The mechanisms for the migraine aura, headache, and associated symptoms are reasonably well understood. Significantly improved acute treatments to abort migraine attacks once started are becoming available, but are fully effective in no more than 50% of patients  The mechanisms for how migraine attacks are triggered and begin are not known. Consequently, apart from a few modestly effective non-specific drugs, effective and well tolerated prophylactic agents to specifically prevent migraine attacks are not available. The Leiden Migraine Research Programme is focussing on dissecting the mechanisms for how migraine attacks are triggered and to identifying novel treatment targets to preventing migraine attacks.

 

Anyone may sometimes be struck by an incidental (partial) migraine attack. The disease migraine, however, is primarily characterised by recurrent attacks and a reduced triggering threshold for migraine-specific trigger factors provoking the attacks. In this respect migraine is very similar to epilepsy. Dissecting the triggering mechanisms for migraine attacks may help to identify prophylactic  treatment targets to prevent migraine attacks.

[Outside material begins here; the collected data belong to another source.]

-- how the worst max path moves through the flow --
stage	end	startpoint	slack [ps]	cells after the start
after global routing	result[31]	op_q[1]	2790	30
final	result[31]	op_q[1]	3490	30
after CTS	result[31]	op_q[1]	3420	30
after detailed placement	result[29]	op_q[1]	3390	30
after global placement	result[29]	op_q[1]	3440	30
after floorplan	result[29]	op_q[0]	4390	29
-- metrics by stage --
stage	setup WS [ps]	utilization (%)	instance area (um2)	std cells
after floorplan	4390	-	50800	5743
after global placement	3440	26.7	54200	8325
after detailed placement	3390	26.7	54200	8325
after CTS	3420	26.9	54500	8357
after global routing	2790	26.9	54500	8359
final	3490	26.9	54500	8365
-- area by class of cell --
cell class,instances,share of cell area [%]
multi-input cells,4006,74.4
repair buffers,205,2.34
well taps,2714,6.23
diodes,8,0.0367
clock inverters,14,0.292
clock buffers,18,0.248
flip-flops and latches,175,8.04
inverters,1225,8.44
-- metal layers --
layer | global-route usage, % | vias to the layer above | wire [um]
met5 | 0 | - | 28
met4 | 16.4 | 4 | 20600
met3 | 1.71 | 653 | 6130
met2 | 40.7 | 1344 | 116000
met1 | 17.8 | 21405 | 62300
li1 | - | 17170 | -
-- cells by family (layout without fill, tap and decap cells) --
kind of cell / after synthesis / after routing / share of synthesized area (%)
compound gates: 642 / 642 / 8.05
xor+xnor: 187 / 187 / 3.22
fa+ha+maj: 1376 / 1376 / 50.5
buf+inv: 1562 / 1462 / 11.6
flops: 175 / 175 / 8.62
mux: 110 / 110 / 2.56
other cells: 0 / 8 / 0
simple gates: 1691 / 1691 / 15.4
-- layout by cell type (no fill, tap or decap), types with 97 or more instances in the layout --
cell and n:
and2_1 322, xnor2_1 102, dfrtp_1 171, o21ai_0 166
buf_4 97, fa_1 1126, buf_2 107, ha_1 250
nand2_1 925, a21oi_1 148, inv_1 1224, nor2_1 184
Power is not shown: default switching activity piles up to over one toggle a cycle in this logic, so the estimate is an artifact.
`config.mk`:
```
export PLATFORM = sky130hd
export DESIGN_NAME = fp_mul_pipe_param
export DESIGN_NICKNAME = d
export VERILOG_FILES = /design/src/rtl/fp_mul_pkg.sv /design/src/rtl/fp_mul_round.sv /design/src/rtl/fp_mul_pipe_param.sv
export SDC_FILE = /design/constraint.sdc
export NUM_CORES = 1
export LEC_CHECK = 0
export ABC_AREA = 0
export BUFFER_PORTS_ARGS = -buffer_cell sky130_fd_sc_hd__buf_2
export CAP_MARGIN = 20
export CORE_UTILIZATION = 45
export DETAILED_ROUTE_END_ITERATION = 8
export HOLD_SLACK_MARGIN = 0.08
export MAX_ROUTING_LAYER = met4
export SYNTH_ARGS = -nofsm -noshare
export SYNTH_HDL_FRONTEND = slang
export SYNTH_SLANG_ARGS = --single-unit
```
`constraint.sdc`:
```
create_clock -name clk -period 6.4 [get_ports clk]
set_clock_uncertainty 0.2 [all_clocks]
set_input_delay 0.64 -clock clk [delete_from_list [all_inputs] [get_ports clk]]
set_output_delay 0.64 -clock clk [all_outputs]
set_load 0.005 [all_outputs]
```
`src/rtl/fp_mul_pkg.sv`:
```
// Shared constants, operand classes and field-constant helpers for the pipelined FP multiplier.
package fp_mul_pkg;

  localparam int DEF_EXP_W = 8;
  localparam int DEF_MAN_W = 7;
  localparam int DEF_W     = 1 + DEF_EXP_W + DEF_MAN_W;

  localparam int FLG_INV = 3;
  localparam int FLG_OVF = 2;
  localparam int FLG_UDF = 1;
  localparam int FLG_INX = 0;

  typedef enum logic [1:0] {ZERO, NORM, INF, NAN} fp_class_e;

  function automatic int bias_of(input int exp_w);
    return (1 << (exp_w - 1)) - 1;
  endfunction

  // Magnitudes are returned wide; callers keep the low 1+EXP_W+MAN_W bits.
  function automatic logic [63:0] inf_mag(input int exp_w, input int man_w);
    return ((64'd1 << exp_w) - 64'd1) << man_w;
  endfunction

  function automatic logic [63:0] qnan_val(input int exp_w, input int man_w);
    return inf_mag(exp_w, man_w) | (64'd1 << (man_w - 1));
  endfunction

endpackage

```
`src/rtl/fp_mul_round.sv`:
```
// Normalise the raw mantissa product, round to nearest even, and saturate to inf or flush to zero.
module fp_mul_round
  import fp_mul_pkg::*;
#(
  parameter int EXP_W = DEF_EXP_W,
  parameter int MAN_W = DEF_MAN_W
) (
  input  logic                           sgn_i,
  input  logic [2*MAN_W+1:0]             prod_i,
  input  logic signed [EXP_W+1:0]        exp_i,
  output logic [EXP_W+MAN_W:0]           z_o,
  output logic                           ovf_o,
  output logic                           udf_o,
  output logic                           inx_o
);
  localparam int PW  = 2 * MAN_W + 2;
  localparam int EW2 = EXP_W + 2;
  localparam logic signed [EW2-1:0] ONE  = EW2'(1);
  localparam logic signed [EW2-1:0] ZRO  = '0;
  localparam logic signed [EW2-1:0] EMAX = EW2'((1 << EXP_W) - 1);
  localparam logic [63:0] INF64 = inf_mag(EXP_W, MAN_W);
  localparam logic [EXP_W+MAN_W-1:0] INF_MAG = INF64[EXP_W+MAN_W-1:0];

  function automatic logic rne_up(input logic grd, input logic stk, input logic lsb);
    return grd & (stk | lsb);
  endfunction

  logic [PW-2:0]           norm;
  logic signed [EW2-1:0]   exp_n, exp_r;
  logic [MAN_W-1:0]        man;
  logic [MAN_W:0]          man_r;
  logic                    grd, stk;

  always_comb begin
    // Product lies in [1,4); align so the hidden bit is dropped and the fraction starts at PW-2.
    norm  = prod_i[PW-1] ? prod_i[PW-2:0] : {prod_i[PW-3:0], 1'b0};
    exp_n = prod_i[PW-1] ? exp_i + ONE : exp_i;
    man   = norm[PW-2 -: MAN_W];
    grd   = norm[PW-2-MAN_W];
    stk   = |norm[PW-3-MAN_W:0];
    man_r = {1'b0, man} + {{MAN_W{1'b0}}, rne_up(grd, stk, man[0])};
    exp_r = exp_n + (man_r[MAN_W] ? ONE : ZRO);
    ovf_o = (exp_r >= EMAX);
    udf_o = !ovf_o && (exp_r <= ZRO);
    inx_o = grd | stk | ovf_o | udf_o;
    z_o   = {sgn_i, exp_r[EXP_W-1:0], man_r[MAN_W-1:0]};
    if (ovf_o)      z_o = {sgn_i, INF_MAG};
    else if (udf_o) z_o = {sgn_i, {(EXP_W+MAN_W){1'b0}}};
  end

endmodule

```
`src/rtl/fp_mul_pipe_param.sv`:
```
// Three-stage FP multiplier (classify, multiply, round) with elastic valid/ready stages and a pass-through tag.
module fp_mul_pipe_param
  import fp_mul_pkg::*;
#(
  parameter int EXP_W = DEF_EXP_W,
  parameter int MAN_W = DEF_MAN_W,
  parameter int TAG_W = 4
) (
  input  logic                   clk,
  input  logic                   rst,
  input  logic                   in_valid,
  output logic                   in_ready,
  input  logic [EXP_W+MAN_W:0]   in_a,
  input  logic [EXP_W+MAN_W:0]   in_b,
  input  logic [TAG_W-1:0]       in_tag,
  output logic                   out_valid,
  input  logic                   out_ready,
  output logic [EXP_W+MAN_W:0]   out_z,
  output logic [TAG_W-1:0]       out_tag,
  output logic [3:0]             out_flags
);
  localparam int W   = 1 + EXP_W + MAN_W;
  localparam int PW  = 2 * MAN_W + 2;
  localparam int EW2 = EXP_W + 2;
  localparam logic signed [EW2-1:0] BIAS_S = EW2'(bias_of(EXP_W));
  localparam logic [63:0] INF64 = inf_mag(EXP_W, MAN_W);
  localparam logic [63:0] NAN64 = qnan_val(EXP_W, MAN_W);
  localparam logic [W-2:0] INF_MAG = INF64[W-2:0];
  localparam logic [W-1:0] QNAN    = NAN64[W-1:0];

  function automatic fp_class_e classify(input logic [EXP_W-1:0] e, input logic [MAN_W-1:0] m);
    if (e == '0) return ZERO;
    if (&e)      return (m == '0) ? INF : NAN;
    return NORM;
  endfunction

  logic vld_p0_q, vld_p1_q, vld_p2_q;
  logic en_p0, en_p1, en_p2;

  logic                 sgn_p0_q;
  fp_class_e            cls_a_p0_q, cls_b_p0_q;
  logic [EXP_W-1:0]     exp_a_p0_q, exp_b_p0_q;
  logic [MAN_W:0]       man_a_p0_q, man_b_p0_q;
  logic [TAG_W-1:0]     tag_p0_q;

  logic                 sgn_p1_q, spc_p1_q, inv_p1_q;
  logic                 spc_p1_d, inv_p1_d;
  logic [W-1:0]         spc_z_p1_q, spc_z_p1_d;
  logic [PW-1:0]        prod_p1_q, prod_p1_d;
  logic signed [EW2-1:0] exp_p1_q, exp_p1_d;
  logic [TAG_W-1:0]     tag_p1_q;

  logic [W-1:0]         z_p2_q, z_p2_d;
  logic [3:0]           flg_p2_q, flg_p2_d;
  logic [TAG_W-1:0]     tag_p2_q;

  logic [W-1:0]         rnd_z;
  logic                 rnd_ovf, rnd_udf, rnd_inx;

  // A stage loads whenever it is empty or its contents move on, so bubbles collapse.
  assign en_p2    = !vld_p2_q | out_ready;
  assign en_p1    = !vld_p1_q | en_p2;
  assign en_p0    = !vld_p0_q | en_p1;
  assign in_ready = en_p0;

  always_ff @(posedge clk) begin
    if (rst) begin
      vld_p0_q <= 1'b0;
      vld_p1_q <= 1'b0;
      vld_p2_q <= 1'b0;
    end else begin
      if (en_p0) vld_p0_q <= in_valid;
      if (en_p1) vld_p1_q <= vld_p0_q;
      if (en_p2) vld_p2_q <= vld_p1_q;
    end
  end

  // Stage p0: unpack and classify; subnormals classify as zero.
  always_ff @(posedge clk) begin
    if (en_p0 && in_valid) begin
      sgn_p0_q   <= in_a[W-1] ^ in_b[W-1];
      cls_a_p0_q <= classify(in_a[W-2:MAN_W], in_a[MAN_W-1:0]);
      cls_b_p0_q <= classify(in_b[W-2:MAN_W], in_b[MAN_W-1:0]);
      exp_a_p0_q <= in_a[W-2:MAN_W];
      exp_b_p0_q <= in_b[W-2:MAN_W];
      man_a_p0_q <= {1'b1, in_a[MAN_W-1:0]};
      man_b_p0_q <= {1'b1, in_b[MAN_W-1:0]};
      tag_p0_q   <= in_tag;
    end
  end

  always_comb begin
    prod_p1_d  = PW'(man_a_p0_q) * PW'(man_b_p0_q);
    exp_p1_d   = $signed({2'b00, exp_a_p0_q}) + $signed({2'b00, exp_b_p0_q}) - BIAS_S;
    spc_p1_d   = 1'b1;
    inv_p1_d   = 1'b0;
    spc_z_p1_d = {sgn_p0_q, INF_MAG};
    if (cls_a_p0_q == NAN || cls_b_p0_q == NAN ||
        (cls_a_p0_q == INF && cls_b_p0_q == ZERO) || (cls_a_p0_q == ZERO && cls_b_p0_q == INF)) begin
      spc_z_p1_d = QNAN;
      inv_p1_d   = 1'b1;
    end else if (cls_a_p0_q == INF || cls_b_p0_q == INF) begin
      spc_z_p1_d = {sgn_p0_q, INF_MAG};
    end else if (cls_a_p0_q == ZERO || cls_b_p0_q == ZERO) begin
      spc_z_p1_d = {sgn_p0_q, {(W-1){1'b0}}};
    end else begin
      spc_p1_d   = 1'b0;
    end
  end

  // Stage p1: mantissa product, biased exponent sum, special-case result.
  always_ff @(posedge clk) begin
    if (en_p1 && vld_p0_q) begin
      sgn_p1_q   <= sgn_p0_q;
      spc_p1_q   <= spc_p1_d;
      inv_p1_q   <= inv_p1_d;
      spc_z_p1_q <= spc_z_p1_d;
      prod_p1_q  <= prod_p1_d;
      exp_p1_q   <= exp_p1_d;
      tag_p1_q   <= tag_p0_q;
    end
  end

  fp_mul_round #(.EXP_W(EXP_W), .MAN_W(MAN_W)) u_round (
    .sgn_i  (sgn_p1_q),
    .prod_i (prod_p1_q),
    .exp_i  (exp_p1_q),
    .z_o    (rnd_z),
    .ovf_o  (rnd_ovf),
    .udf_o  (rnd_udf),
    .inx_o  (rnd_inx)
  );

  always_comb begin
    z_p2_d            = rnd_z;
    flg_p2_d          = '0;
    flg_p2_d[FLG_OVF] = rnd_ovf;
    flg_p2_d[FLG_UDF] = rnd_udf;
    flg_p2_d[FLG_INX] = rnd_inx;
    if (spc_p1_q) begin
      z_p2_d            = spc_z_p1_q;
      flg_p2_d          = '0;
      flg_p2_d[FLG_INV] = inv_p1_q;
    end
  end

  // Stage p2: rounded result held as the output register.
  always_ff @(posedge clk) begin
    if (rst) begin
      z_p2_q   <= '0;
      tag_p2_q <= '0;
      flg_p2_q <= '0;
    end else if (en_p2 && vld_p1_q) begin
      z_p2_q   <= z_p2_d;
      tag_p2_q <= tag_p1_q;
      flg_p2_q <= flg_p2_d;
    end
  end

  assign out_valid = vld_p2_q;
  assign out_z     = z_p2_q;
  assign out_tag   = tag_p2_q;
  assign out_flags = flg_p2_q;

endmodule
```
==> impl_results.md <==
- Die Outline Area: 15600 µm²
- Number of warning messages in the yosys log: 0
- Worst setup timing slack at the placement stage: about 1400 ps
- Synth Area in Compound Gates: 0.106
- Combined area of the multi-input logic cells: around 3600 µm²
- Sw frac: 0.351
- Reported net switching power: between 0.0008 and 0.0009 W
- Timing-limited maximum frequency: 200 MHz
- Main combinational cell family by area after synthesis: adder cells
- Proportion of synthesized chip area in sequential cells: 0.410
- Min-Delay Path Class: flop to flop
- Clock Path Buffers: 2
- Number of global-route vias before repair: 4685
- Chain of cells forming the critical path: and2_1, fa_1, inv_1, fa_1, inv_1, fa_1, inv_1, fa_1, inv_1, ha_1, a21boi_0, o21ai_0, a21oi_1, a41o_1, o41a_1, xnor2_1
- Largest net degree at the start of global routing: 40
- Ant. Diodes: 0
- Proportion of layout cells with a drive suffix above 1: 0.141
- Number of top-level pins: between 60 and 70
- Startpoint of the lowest-slack register-to-register path: man_b_p0_q[4]
- Critical path's top delay family: adder cells
- Launch point of the critical path: man_b_p0_q[4]
- Number of clock sinks seen by CTS: 102
- Final wirelength: around 13000 µm
- Unrepaired setup endpoints after global routing: false
- Arithmetic-cell share of the synthesized area counting full adders, half adders and majority gates: 0.208
- Critical path destination: prod_p1_q[15]
- Antenna violations before repair: 0
- Setup bufs post-CTS: 0
- Wire length of the first global-routing pass: 22800 µm
- Number of max-slew violations in the final report: 0
- Post-synthesis to final-layout area growth: 12.5%
- DIE HEIGHT: 125 µm
- Synthesized flop and latch total: 102
- Number of nets produced by synthesis: 778
- Maximum Capacitance Violations: 0
- R2R depth: 16
- Final routed DRC violation total: 14
- Crit. End Element: flop
- Worst-skew pair later-pin latency: about 350 ps
- Share of synthesized flip-flops with an asynchronous set or reset: 0
- Category of the critical setup timing path: flop to flop
- Final hold violation count: 0
- Filler cell count in the final layout: 1321
- Fraction of the cycle the final worst path needs: 0.781
- Post-detailed-route count of antenna-violating nets: 0
- Share of synthesized area spent on multiplexers: 0.00918
- Combinational power share: 0.408
- Share of total power in the clock network: 0.222
- First-pass iteration count of the detailed router: 6
- Cell depth of the worst setup path: 16
- Most frequently used flop master after synthesis: sky130_fd_sc_hd__edfxtp_1
- Average size of a mapped cell: 10.5 µm²
- Total routing usage reported by global routing: 0.190
- Final weighted congestion of routability-driven global placement: just under 0.9
- Destination of the worst register-to-register timing path: prod_p1_q[15]
- Post-detailed-placement half-perimeter wirelength: 10600 µm
- Quantity of hold-fixing buffers added after cts: 0
- H-tree depth: 3
- Most common cell after layout, fill and taps aside: sky130_fd_sc_hd__inv_1
- Hold path startpoint: tag_p0_q[2]
- Total clock buffers created by CTS: 9
- Pwr/cell area: 327 nW/µm²
- Most frequent cells in the layout: sky130_fd_sc_hd__inv_1, sky130_fd_sc_hd__edfxtp_1, sky130_fd_sc_hd__buf_2
- TritonCTS clock tree: built
- Worst Path Max Fanout: 8
- Reg clk slew, reported paths: roughly 70 ps
- Vias: 4722
- Crit path buffers/inverters: 4
- Congestion Overflow GR: 0
- Synth Instances: 647
- Synth Area in XOR/XNOR: 0.0466
- Data arrival time of the critical path: between 4000 and 5000 ps
- Worst Setup Slack, final: approximately 1400 ps
- Kind of launch point of the worst setup path: flop
- Number of rows in the core area: 44
- Result of the run: finished, violations left
- Violated checks: DRC
- Average wire per standard cell: 14.8 µm
- Minimum clock period: 5000 ps
- Post-route setup TNS: 0 ps
- Worst vdd rail ir drop: 0.161 mV
- Number of flops mapped to enable cells by yosys: 75
- Leakage power summed over all cells: 3.30 nW
- Sequential Area: 2790 µm²
- Violation count after the first detailed-route iteration: 267
- Internal power: 0.00163 W
- Cts repair resizes: 0
- Initial Util: 0.465
- Summed instance area of the synthesized netlist: 6810 µm²
- Data required, critical path: between 6000 and 7000 ps
- Root buffer cell: sky130_fd_sc_hd__clkbuf_16
- Slowest stage cell on the critical path: sky130_fd_sc_hd__fa_1
- X dimension of the die: 125 µm
- Vias per std cell: 5.24
- Worst rel slew slack: 0.338
- Final-report setup violation count: 0
- Critical Path Max Stage Delay: 530 ps
- Distinct cells, synth: between 70 and 80
- Input/output buffers: 65
- Area fraction in and, or, nand and nor cells after synthesis: 0.158
- Placeable Area: 14600 µm²
- Slew at the pin closest to its max-slew limit: 993 ps
- Reg-to-reg slack, setup: 1400 ps
- Seq pwr share: 0.369
- Layout Nets: around 840
--- src/rtl/sdram_arbiter.sv ---
// Shares one SDRAM controller port between video scanout (V) and the CPU bridge (C).
// Video has fixed priority, limited by a CPU anti-starvation streak and a grant watchdog.
module sdram_arbiter #(
  parameter int MAX_V_CONSEC = 4,
  parameter int TIMEOUT      = 1024,
  parameter int TO_BITS      = 11
) (
  input  logic        clk_i,
  input  logic        rst_ni,
  input  logic        v_rd_i,
  input  logic [23:0] v_addr_x16_i,
  output logic        v_rdy_o,
  output logic [15:0] v_rdata_o,
  input  logic        v_ack_i,
  input  logic        c_rd_i,
  input  logic        c_wr_i,
  input  logic [23:0] c_addr_x16_i,
  input  logic [15:0] c_wdata_i,
  output logic        c_rdy_o,
  output logic [15:0] c_rdata_o,
  input  logic        c_ack_i,
  output logic        sdram_rd_o,
  output logic        sdram_wr_o,
  output logic [23:0] sdram_addr_x16_o,
  output logic [15:0] sdram_wdata_o,
  input  logic        sdram_rdy_i,
  output logic        sdram_ack_o,
  input  logic [15:0] sdram_rdata_i,
  output logic [1:0]  owner_o,
  output logic        timeout_o
);

  localparam int STREAK_BITS = $clog2(MAX_V_CONSEC + 1);
  localparam logic [STREAK_BITS-1:0] STREAK_MAX = STREAK_BITS'(MAX_V_CONSEC);
  localparam logic [TO_BITS-1:0]     WDOG_LIMIT = TO_BITS'(TIMEOUT);

  typedef enum logic [1:0] {
    ST_IDLE  = 2'b00,
    ST_GNT_V = 2'b01,
    ST_GNT_C = 2'b10,
    ST_TURN  = 2'b11
  } state_t;

  state_t                 state_r;
  logic [STREAK_BITS-1:0] streak_r;
  logic [TO_BITS-1:0]     wdog_r;

  logic        v_pend_s;
  logic        c_pend_s;
  logic        v_wins_s;
  logic        own_v_s;
  logic        own_c_s;
  logic        own_ack_s;
  logic        expire_s;
  logic        release_s;
  logic [15:0] shared_rdata_s;

  // Ownership decode, arbitration decision and release conditions
  always_comb begin
    v_pend_s  = v_rd_i;
    c_pend_s  = c_rd_i | c_wr_i;
    v_wins_s  = v_pend_s && (!c_pend_s || (streak_r < STREAK_MAX));
    own_v_s   = (state_r == ST_GNT_V);
    own_c_s   = (state_r == ST_GNT_C);
    own_ack_s = (own_v_s & v_ack_i) | (own_c_s & c_ack_i);
    expire_s  = (own_v_s | own_c_s) && (wdog_r == WDOG_LIMIT);
    release_s = own_ack_s | expire_s;
  end

  // Route the owner's request downstream and return rdy only to the owner
  always_comb begin
    sdram_rd_o       = 1'b0;
    sdram_wr_o       = 1'b0;
    sdram_addr_x16_o = 24'h000000;
    sdram_wdata_o    = 16'h0000;
    v_rdy_o          = 1'b0;
    c_rdy_o          = 1'b0;
    case (state_r)
      ST_GNT_V: begin
        sdram_rd_o       = v_rd_i & ~release_s;
        sdram_addr_x16_o = v_addr_x16_i;
        v_rdy_o          = sdram_rdy_i;
      end
      ST_GNT_C: begin
        sdram_rd_o       = c_rd_i & ~release_s;
        sdram_wr_o       = c_wr_i & ~release_s;
        sdram_addr_x16_o = c_addr_x16_i;
        sdram_wdata_o    = c_wdata_i;
        c_rdy_o          = sdram_rdy_i;
      end
      default: begin
        sdram_rd_o = 1'b0;
      end
    endcase
  end

  // Read data is broadcast but only non-zero while the current owner sees rdy
  always_comb begin
    if ((own_v_s | own_c_s) && sdram_rdy_i) begin
      shared_rdata_s = sdram_rdata_i;
    end else begin
      shared_rdata_s = 16'h0000;
    end
  end

  assign v_rdata_o = shared_rdata_s;
  assign c_rdata_o = shared_rdata_s;
  assign owner_o   = {own_c_s, own_v_s};
  // A release coinciding with reset is swallowed so no ack escapes downstream
  assign sdram_ack_o = release_s & rst_ni;
  assign timeout_o   = expire_s & ~own_ack_s & rst_ni;

  // Arbitration FSM with streak counter and grant watchdog
  always_ff @(posedge clk_i) begin
    if (!rst_ni) begin
      state_r  <= ST_IDLE;
      streak_r <= '0;
      wdog_r   <= '0;
    end else begin
      case (state_r)
        ST_IDLE, ST_TURN: begin
          wdog_r <= '0;
          if (v_wins_s) begin
            state_r <= ST_GNT_V;
            if (!c_pend_s) begin
              streak_r <= '0;
            end else if (streak_r < STREAK_MAX) begin
              streak_r <= streak_r + STREAK_BITS'(1);
            end else begin
              streak_r <= STREAK_MAX;
            end
          end else if (c_pend_s) begin
            state_r  <= ST_GNT_C;
            streak_r <= '0;
          end else begin
            state_r <= ST_IDLE;
          end
        end
        ST_GNT_V, ST_GNT_C: begin
          if (release_s) begin
            state_r <= ST_TURN;
            wdog_r  <= '0;
          end else begin
            wdog_r <= wdog_r + TO_BITS'(1);
          end
        end
        default: begin
          state_r  <= ST_IDLE;
          streak_r <= '0;
          wdog_r   <= '0;
        end
      endcase
    end
  end

endmodule
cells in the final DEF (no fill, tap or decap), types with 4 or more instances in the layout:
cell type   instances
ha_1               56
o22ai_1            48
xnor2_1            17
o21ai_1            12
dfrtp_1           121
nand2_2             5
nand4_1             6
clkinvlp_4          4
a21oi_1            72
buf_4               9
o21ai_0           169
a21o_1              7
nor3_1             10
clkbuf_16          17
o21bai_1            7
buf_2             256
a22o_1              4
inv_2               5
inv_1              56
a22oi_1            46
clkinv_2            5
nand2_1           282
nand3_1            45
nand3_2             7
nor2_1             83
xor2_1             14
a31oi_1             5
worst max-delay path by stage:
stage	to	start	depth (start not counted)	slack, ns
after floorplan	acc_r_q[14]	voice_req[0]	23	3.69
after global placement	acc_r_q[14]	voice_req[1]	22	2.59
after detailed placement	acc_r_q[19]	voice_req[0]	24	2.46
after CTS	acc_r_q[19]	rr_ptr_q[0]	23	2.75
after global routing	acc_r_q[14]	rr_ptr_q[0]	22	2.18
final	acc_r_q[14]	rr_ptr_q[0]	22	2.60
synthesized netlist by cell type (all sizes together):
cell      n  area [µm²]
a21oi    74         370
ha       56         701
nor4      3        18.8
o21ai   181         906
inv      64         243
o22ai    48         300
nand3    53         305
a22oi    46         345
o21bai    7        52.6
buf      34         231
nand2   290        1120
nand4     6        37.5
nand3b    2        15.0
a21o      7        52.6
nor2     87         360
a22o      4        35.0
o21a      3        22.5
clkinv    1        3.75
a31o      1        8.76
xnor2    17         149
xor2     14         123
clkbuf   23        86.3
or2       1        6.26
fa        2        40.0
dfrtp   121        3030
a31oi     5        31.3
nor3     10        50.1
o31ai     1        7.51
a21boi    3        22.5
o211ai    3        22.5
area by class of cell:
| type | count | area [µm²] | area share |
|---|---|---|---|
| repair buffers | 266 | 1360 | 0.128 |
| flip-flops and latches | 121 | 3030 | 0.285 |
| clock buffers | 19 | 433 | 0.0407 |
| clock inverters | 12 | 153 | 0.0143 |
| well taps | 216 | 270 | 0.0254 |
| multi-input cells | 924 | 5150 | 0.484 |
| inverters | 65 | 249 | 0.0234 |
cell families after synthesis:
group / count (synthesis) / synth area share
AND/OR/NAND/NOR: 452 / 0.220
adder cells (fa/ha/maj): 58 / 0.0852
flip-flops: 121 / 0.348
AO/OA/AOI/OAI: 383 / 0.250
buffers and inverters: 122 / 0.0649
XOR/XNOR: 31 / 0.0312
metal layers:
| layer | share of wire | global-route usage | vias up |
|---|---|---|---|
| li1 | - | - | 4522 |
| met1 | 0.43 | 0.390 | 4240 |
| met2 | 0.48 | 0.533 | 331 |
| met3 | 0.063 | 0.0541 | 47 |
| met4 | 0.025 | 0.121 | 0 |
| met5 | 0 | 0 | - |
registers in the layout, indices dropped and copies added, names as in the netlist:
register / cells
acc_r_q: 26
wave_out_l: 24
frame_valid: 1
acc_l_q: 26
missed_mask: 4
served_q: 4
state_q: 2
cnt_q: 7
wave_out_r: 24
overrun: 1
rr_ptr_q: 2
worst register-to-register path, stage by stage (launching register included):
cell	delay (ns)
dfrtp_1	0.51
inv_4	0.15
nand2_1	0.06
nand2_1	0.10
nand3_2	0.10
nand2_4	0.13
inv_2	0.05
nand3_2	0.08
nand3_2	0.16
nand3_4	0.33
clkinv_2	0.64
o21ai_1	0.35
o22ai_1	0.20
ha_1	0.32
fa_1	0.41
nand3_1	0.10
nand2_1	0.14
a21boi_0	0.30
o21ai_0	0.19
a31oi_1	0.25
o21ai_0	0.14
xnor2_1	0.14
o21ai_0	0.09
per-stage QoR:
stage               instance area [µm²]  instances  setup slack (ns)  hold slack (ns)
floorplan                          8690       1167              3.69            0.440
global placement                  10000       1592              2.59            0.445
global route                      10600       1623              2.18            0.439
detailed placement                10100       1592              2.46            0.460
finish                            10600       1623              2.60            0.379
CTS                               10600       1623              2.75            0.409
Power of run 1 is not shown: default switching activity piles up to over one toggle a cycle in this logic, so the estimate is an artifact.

In the presentation I shall focus on: (i) the identification of genes and gene mutations for different forms of migraine, including already established as well as recently identified new rare Monogenic Migraine Syndromes (MMS: clinical syndromes in which typical migraine is associated with a spectrum of other neurological features) as well as the common polygenic multifactorial forms of migraine with and without aura); (ii) how analysing the functional consequences of migraine gene mutation may uncover migraine triggering mechanisms; and (iii) how such an analysis may ultimately lead to future migraine-specific prophylactic treatments.

The following MMS will be discussed: (i) Familial Hemiplegic Migraine (FHM) which is genetically heterogeneous with mutations in the CACNA1A neuronal calcium channel (FHM1) gene,  the ATP1A2 glial cell Na+/K+ pump ATPase (FHM2) gene, and the interneuronal Na+ channel SCN1A (FHM3) gene that was previously known to cause a number of severe forms of epilepsy at young age;. (ii) the second MMS to be discussed is CADASIL which is caused by mutations in the Notch3 gene; and (iii) the third MMS is the newly identified syndrome of Retinal Vasculopathy and Cerebral Leucodystrophy (RVCL) which is caused by certain mutations in the Trex1 gene while other mutations in this gene may cause other rare SLE-like brain disorders.

It is important to realise that although the MMS genes themselves may not play important roles in the common forms of migraine, the unravelling of the functional consequences of MMS gene mutations may lead to the identification of general pathways for the triggering of common migraine attacks.